Y	Hacker News new \| ask \| show \| jobs


	by dynode 3565 days ago
	Replying to myself a quote from my article "It’s easy to notice a bug when examining the colors for Google (note, this is normal google.com not a doodle). Notice how the three colors are light gray, dark gray, and white – not the typical red, green, blue, yellow color scheme. Why? Well, when the image screenshot is resized to 320 x 240 pixels for processing, the colors are dithered. The number of pixels in the new image that lie between red, green, blue, yellow and white – the dominant background color – is much larger than the number of pixels that are colored. Because of dithering, those between pixels are closer to shades of gray, than colors, and thus the k-means clustering (with EM) finds shades of gray and white to be the “color of Google”. I’m not sure if this is a bug.. what do you think?"

2 comments

paulhebert 3565 days ago

Hey Andy,

That's awesome! I figured someone else must have had the same idea before me. :)

I think your screenshot scraping technique is probably more accurate than my text parsing. I also like that you used a larger sample size. I plan to experiment with groups of 100 and 1000.

Thanks for sharing! It's always interesting to see how different people achieve similar goals.

I'd like to begin scraping the images on the sites soon too. When I've got a good chunk of time I'll look through your source code for inspiration. Mind if I reach out with questions when I do?

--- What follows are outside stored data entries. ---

$ cat src/rtl/snake_pkg.sv
// Shared definitions for the snake game blocks: game and eat state encodings,
// playfield/body constants, renderer cell codes and a playfield range helper.
package snake_pkg;

  typedef enum logic [1:0] {
    ST_START,
    ST_PLAY,
    ST_DIE,
    ST_WIN
  } game_state_e;

  typedef enum logic [1:0] {
    E_IDLE,
    E_PULSE,
    E_RELOC
  } eat_state_e;

  typedef enum logic [1:0] {
    CELL_NONE,
    CELL_HEAD,
    CELL_BODY,
    CELL_WALL
  } cell_e;

  localparam logic [5:0] X_MAX   = 6'd38;  // playfield x = 1..X_MAX
  localparam logic [5:0] Y_MAX   = 6'd28;  // playfield y = 1..Y_MAX
  localparam logic [6:0] MAX_LEN = 7'd16;  // body store capacity

  // True when (x, y) lies inside the playable area (border cells excluded).
  function automatic logic in_field(input logic [5:0] x, input logic [5:0] y);
    return (x >= 6'd1) && (x <= X_MAX) && (y >= 6'd1) && (y <= Y_MAX);
  endfunction

endpackage

$ cat src/rtl/snake_lfsr12.sv
// 12-bit Fibonacci LFSR, taps 12,11,10,4, free-running every cycle.
// Ports: clk, clr (sync active-high, loads SEED), lfsr (current value).
// The update is invertible, so a nonzero seed never reaches the all-zero lockup.
module snake_lfsr12 #(
  parameter logic [11:0] SEED = 12'hACE
) (
  input  logic        clk,
  input  logic        clr,
  output logic [11:0] lfsr
);

  logic fb;

  assign fb = lfsr[11] ^ lfsr[10] ^ lfsr[9] ^ lfsr[3];

  // NOTE: sequential state uses non-blocking (<=) so every register samples
  // pre-edge values; blocking here would create order-dependent races.
  always_ff @(posedge clk) begin
    if (clr) lfsr <= SEED;
    else     lfsr <= {lfsr[10:0], fb};
  end

endmodule

$ cat src/rtl/snake_game_ctrl.sv
// Game-level sequencer for the snake datapath: START/PLAY/DIE/WIN FSM, apple
// eating with a held grow request, LFSR apple relocation and saturating score.
// Ports:
//   clk, clr            clock, synchronous active-high reset
//   start_btn           level button, acted on at its rising edge
//   head_x/head_y       datapath head cell
//   hit_wall/hit_body   datapath collision flags
//   cube_num            datapath current length
//   snake_clr           datapath clear, high throughout START
//   s_start/s_play/s_die, game_win   one-hot state qualifiers (+ win flag)
//   add_cube            grow request, ADD_HOLD cycles per apple
//   apple_x/apple_y/apple_valid      apple cell and its displayable flag
//   score               apples eaten, saturating at 255
// All outputs are registered from the next-state logic.
module snake_game_ctrl
  import snake_pkg::*;
#(
  parameter logic [3:0]  ADD_HOLD  = 4'd2,
  parameter logic [5:0]  APPLE_X0  = 6'd20,
  parameter logic [5:0]  APPLE_Y0  = 6'd15,
  parameter logic [11:0] LFSR_SEED = 12'hACE
) (
  input  logic       clk,
  input  logic       clr,
  input  logic       start_btn,
  input  logic [5:0] head_x,
  input  logic [5:0] head_y,
  input  logic       hit_wall,
  input  logic       hit_body,
  input  logic [6:0] cube_num,
  output logic       snake_clr,
  output logic       s_start,
  output logic       s_play,
  output logic       s_die,
  output logic       game_win,
  output logic       add_cube,
  output logic [5:0] apple_x,
  output logic [5:0] apple_y,
  output logic       apple_valid,
  output logic [7:0] score
);

  game_state_e state, state_d;
  eat_state_e  eat, eat_d;
  logic [3:0]  hold_cnt, hold_d;
  logic        start_q, btn_rise;
  logic        add_d, valid_d;
  logic [5:0]  apple_x_d, apple_y_d, cand_x, cand_y;
  logic [7:0]  score_d;
  logic [11:0] lfsr;

  snake_lfsr12 #(.SEED(LFSR_SEED)) u_lfsr (
    .clk  (clk),
    .clr  (clr),
    .lfsr (lfsr)
  );

  assign btn_rise = start_btn & ~start_q;
  assign cand_x   = lfsr[5:0];
  assign cand_y   = lfsr[11:6];

  // NOTE: every signal written here gets a default first, so no path leaves
  // a value unassigned and no latch is inferred.
  always_comb begin
    state_d   = state;
    eat_d     = eat;
    hold_d    = hold_cnt;
    add_d     = 1'b0;
    valid_d   = apple_valid;
    apple_x_d = apple_x;
    apple_y_d = apple_y;
    score_d   = score;
    unique case (state)
      ST_START: begin
        if (btn_rise) begin
          state_d   = ST_PLAY;
          eat_d     = E_IDLE;
          score_d   = 8'd0;
          apple_x_d = APPLE_X0;
          apple_y_d = APPLE_Y0;
          valid_d   = 1'b1;
        end
      end
      ST_PLAY: begin
        // Priority: collision, then win, then eating. Leaving PLAY drops
        // add_cube (default 0) and parks the eat sub-FSM.
        if (hit_wall | hit_body) begin
          state_d = ST_DIE;
          eat_d   = E_IDLE;
        end else if (cube_num >= MAX_LEN) begin
          state_d = ST_WIN;
          eat_d   = E_IDLE;
        end else begin
          unique case (eat)
            E_IDLE: begin
              if (apple_valid && head_x == apple_x && head_y == apple_y) begin
                eat_d   = E_PULSE;
                add_d   = 1'b1;
                hold_d  = ADD_HOLD - 4'd1;
                valid_d = 1'b0;
                score_d = (score == 8'hFF) ? score : score + 8'd1;
              end
            end
            E_PULSE: begin
              // hold_cnt counts the remaining high cycles after the first.
              if (hold_cnt == 4'd0) begin
                eat_d = E_RELOC;
              end else begin
                add_d  = 1'b1;
                hold_d = hold_cnt - 4'd1;
              end
            end
            E_RELOC: begin
              if (in_field(cand_x, cand_y) && !(cand_x == head_x && cand_y == head_y)) begin
                apple_x_d = cand_x;
                apple_y_d = cand_y;
                valid_d   = 1'b1;
                eat_d     = E_IDLE;
              end
            end
            default: eat_d = E_IDLE;
          endcase
        end
      end
      ST_DIE, ST_WIN: begin
        if (btn_rise) state_d = ST_START;
      end
      default: state_d = ST_START;
    endcase
  end

  always_ff @(posedge clk) begin
    if (clr) begin
      state       <= ST_START;
      eat         <= E_IDLE;
      hold_cnt    <= 4'd0;
      start_q     <= 1'b1;  // a button held through reset is not an edge
      add_cube    <= 1'b0;
      apple_x     <= APPLE_X0;
      apple_y     <= APPLE_Y0;
      apple_valid <= 1'b1;
      score       <= 8'd0;
      snake_clr   <= 1'b1;
      s_start     <= 1'b1;
      s_play      <= 1'b0;
      s_die       <= 1'b0;
      game_win    <= 1'b0;
    end else begin
      state       <= state_d;
      eat         <= eat_d;
      hold_cnt    <= hold_d;
      start_q     <= start_btn;
      add_cube    <= add_d;
      apple_x     <= apple_x_d;
      apple_y     <= apple_y_d;
      apple_valid <= valid_d;
      score       <= score_d;
      snake_clr   <= (state_d == ST_START);
      s_start     <= (state_d == ST_START);
      s_play      <= (state_d == ST_PLAY);
      s_die       <= (state_d == ST_DIE) || (state_d == ST_WIN);
      game_win    <= (state_d == ST_WIN);
    end
  end

endmodule
$ cat config.mk
export PLATFORM = sky130hd
export DESIGN_NAME = snake_game_ctrl
export DESIGN_NICKNAME = d
export VERILOG_FILES = /design/src/rtl/snake_pkg.sv /design/src/rtl/snake_lfsr12.sv /design/src/rtl/snake_game_ctrl.sv
export SDC_FILE = /design/constraint.sdc
export NUM_CORES = 1
export LEC_CHECK = 0
export ABC_AREA = 1
export CAP_MARGIN = 20
export CORE_MARGIN = 3
export CORE_UTILIZATION = 50
export CTS_BUF_LIST = sky130_fd_sc_hd__clkbuf_16
export DETAILED_ROUTE_END_ITERATION = 7
export GPL_ROUTABILITY_DRIVEN = 0
export PLACE_DENSITY = 0.78
export SLEW_MARGIN = 20
export SYNTH_ARGS = -nofsm -noshare
export SYNTH_HDL_FRONTEND = slang
export SYNTH_SLANG_ARGS = --single-unit
export TNS_END_PERCENT = 5
$ cat constraint.sdc
create_clock -name clk -period 1.7 [get_ports clk]
set_input_delay 0.255 -clock clk [delete_from_list [all_inputs] [get_ports clk]]
set_output_delay 0.255 -clock clk [all_outputs]
set_load 0.01 [all_outputs]
# == Word-level counts from Yosys, hierarchy flattened ==
# Index checks and enable logic that the tools add are counted.
# totals
register_bits,47
latch_bits,0
ram_bits,0
rom_bits,0
input_bits,24
output_inout_bits,27
word_cells,126
memories,0
# op_classes
add_sub_neg,2
n_mul,0
n_div,0
magnitude_cmp,5
n_eq_ne,29
n_shift,0
muxes,45
bitwise,9
n_reduce_logical,22
# ops
operator,count
2-to-1 mux 6 bit,10
2-to-1 mux 8 bit,6
equality test 6 bit,4
case mux 6 bit (2 select lines),2
2-to-1 mux 2 bit,10
"!= test 2 bit, second input constant",9
case mux 8 bit (2 select lines),1
"!= test 5 bit, second input constant",3
AND reduction 7 bit,2
"greater-or-equal comparator 6 x 1 -> 1 bit, second input constant",2
case mux 2 bit (3 select lines),2
AND reduction 6 bit,2
"equality test 2 bit, second input constant",5
"adder 8 x 1 -> 8 bit, second input constant",1
"equality test 8 bit, second input constant",1
2-to-1 mux 4 bit,2
case mux 4 bit (2 select lines),1
"greater-or-equal comparator 7 x 5 -> 1 bit, second input constant",1
logical AND 1 bit,7
2-to-1 mux 1 bit,7
"equality test 2 x 1 -> 1 bit, second input constant",3
"less-or-equal comparator 6 x 5 -> 1 bit, second input constant",1
"less-or-equal comparator 6 bit, second input constant",1
zero test 2 bit,3
17 further kinds,26

# == Longest topological paths before layout ==
# depth
word_depth,10
depth_mapped,15
mapped_depth_nobuf,15

# == By module ==
# From an unflattened synthesis, not the netlist that was laid out.
# unflattened
cells_unflattened,412
area_unflattened_um2,2770.2
# modules_own_cells
module,n_inst,cells_each,area_per_inst_um2,seq_area_each_um2
snake_game_ctrl,1,367,2376.0,700.7
snake_lfsr12,1,45,394.1,240.2

# == Worst setup path before layout ==
# OpenSTA, ideal clock, no wires.
# synth_timing
path_kind,reg2reg
from,register score[0]
to,register score[1]
setup_ns,0.125
arrival_ns,1.419
required_time_ns,1.575
path_slack_ns,0.156
path_stages_with_launch,11
path_buffers,0
synth_period_minus_slack_ns,1.544
cell_sequence,dfxtp_1 > ha_1 > nand2_1 > nor3_2 > nand3_1 > nand4_1 > nand2_2 > nand2_4 > nand2_1 > o21ai_1 > nor2_1
# synth_via
elab_chain_cells,7
word_cells_on_any_way,10
cone_classes,add/sub: 1; eq/ne: 2; mux: 6; reduce/logical: 1
# synth_lines
element,line,text
"start, declared",snake_game_ctrl.sv:40,output logic [7:0] score
"start signal, assigned",snake_game_ctrl.sv:157,score <= score_d;
adder 8 x 1 -> 8 bit,snake_game_ctrl.sv:101,score_d = (score == 8'hFF) ? score : score + 8'd1;
2-to-1 mux 8 bit,snake_game_ctrl.sv:101,
2-to-1 mux 8 bit,snake_game_ctrl.sv:96,if (apple_valid && head_x == apple_x && head_y == apple_y) begin
2-to-1 mux 8 bit,snake_game_ctrl.sv:94,unique case (eat)
2-to-1 mux 8 bit,snake_game_ctrl.sv:90,end else if (cube_num >= MAX_LEN) begin
2-to-1 mux 8 bit,snake_game_ctrl.sv:87,if (hit_wall | hit_body) begin
case mux 8 bit (2 select lines),snake_game_ctrl.sv:73,unique case (state)
# Several ways; a longest one is shown, not always the timed one. The select of a mux whose other input is x is not followed.
# A chain may end at the register's enable or synchronous reset.

# == Worst setup path after layout ==
# layout_timing
from,register u_lfsr.lfsr[11]
to,register apple_x[4]
# layout_via
elab_chain_cells,6
word_cells_on_any_way,10
cone_classes,order compare: 2; eq/ne: 2; reduce/logical: 6
# layout_lines
element,line,text
"start, declared",snake_lfsr12.sv:9,output logic [11:0] lfsr
"start signal, assigned",snake_lfsr12.sv:20,"else lfsr <= {lfsr[10:0], fb};"
greater-or-equal comparator 6 x 1 -> 1 bit or equality test 6 bit (tied branches),"snake_pkg.sv:31, snake_game_ctrl.sv:114",
"logical AND 1 bit, on equally long branches","snake_pkg.sv:31, snake_game_ctrl.sv:114",
logical AND 1 bit or zero test 1 bit (tied branches),"snake_pkg.sv:31, snake_game_ctrl.sv:114",
logical AND 1 bit *,snake_game_ctrl.sv:114,"if (in_field(cand_x, cand_y) && !(cand_x == head_x && cand_y == head_y)) begin"
!= test 2 bit (no line) *,-,
AND reduction 6 bit (no line) *,-,
"end signal, assigned",snake_game_ctrl.sv:154,apple_x <= apple_x_d;
"end, declared",snake_game_ctrl.sv:37,"output logic [5:0] apple_x,"
# Mark *: on every way between the ends. The rest lies on a longest branch, timed or not.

EDIT: I also really enjoy those woodblock prints! Now I want to somehow print my data for the top ten sites onto canvas.

dynode 3565 days ago

Sure - I think the git repo is dead, I'll resurrect it if you're interested.

paulhebert 3565 days ago

Yeah, that would be great. Thanks!

im4w1l 3565 days ago

Rather than resizing to 320x240, pick that number of pixels randomly. For even better results use some method of variance reduction e.g. divide the screen into n squarish rectangles and pick N/n pixels from every rectangle.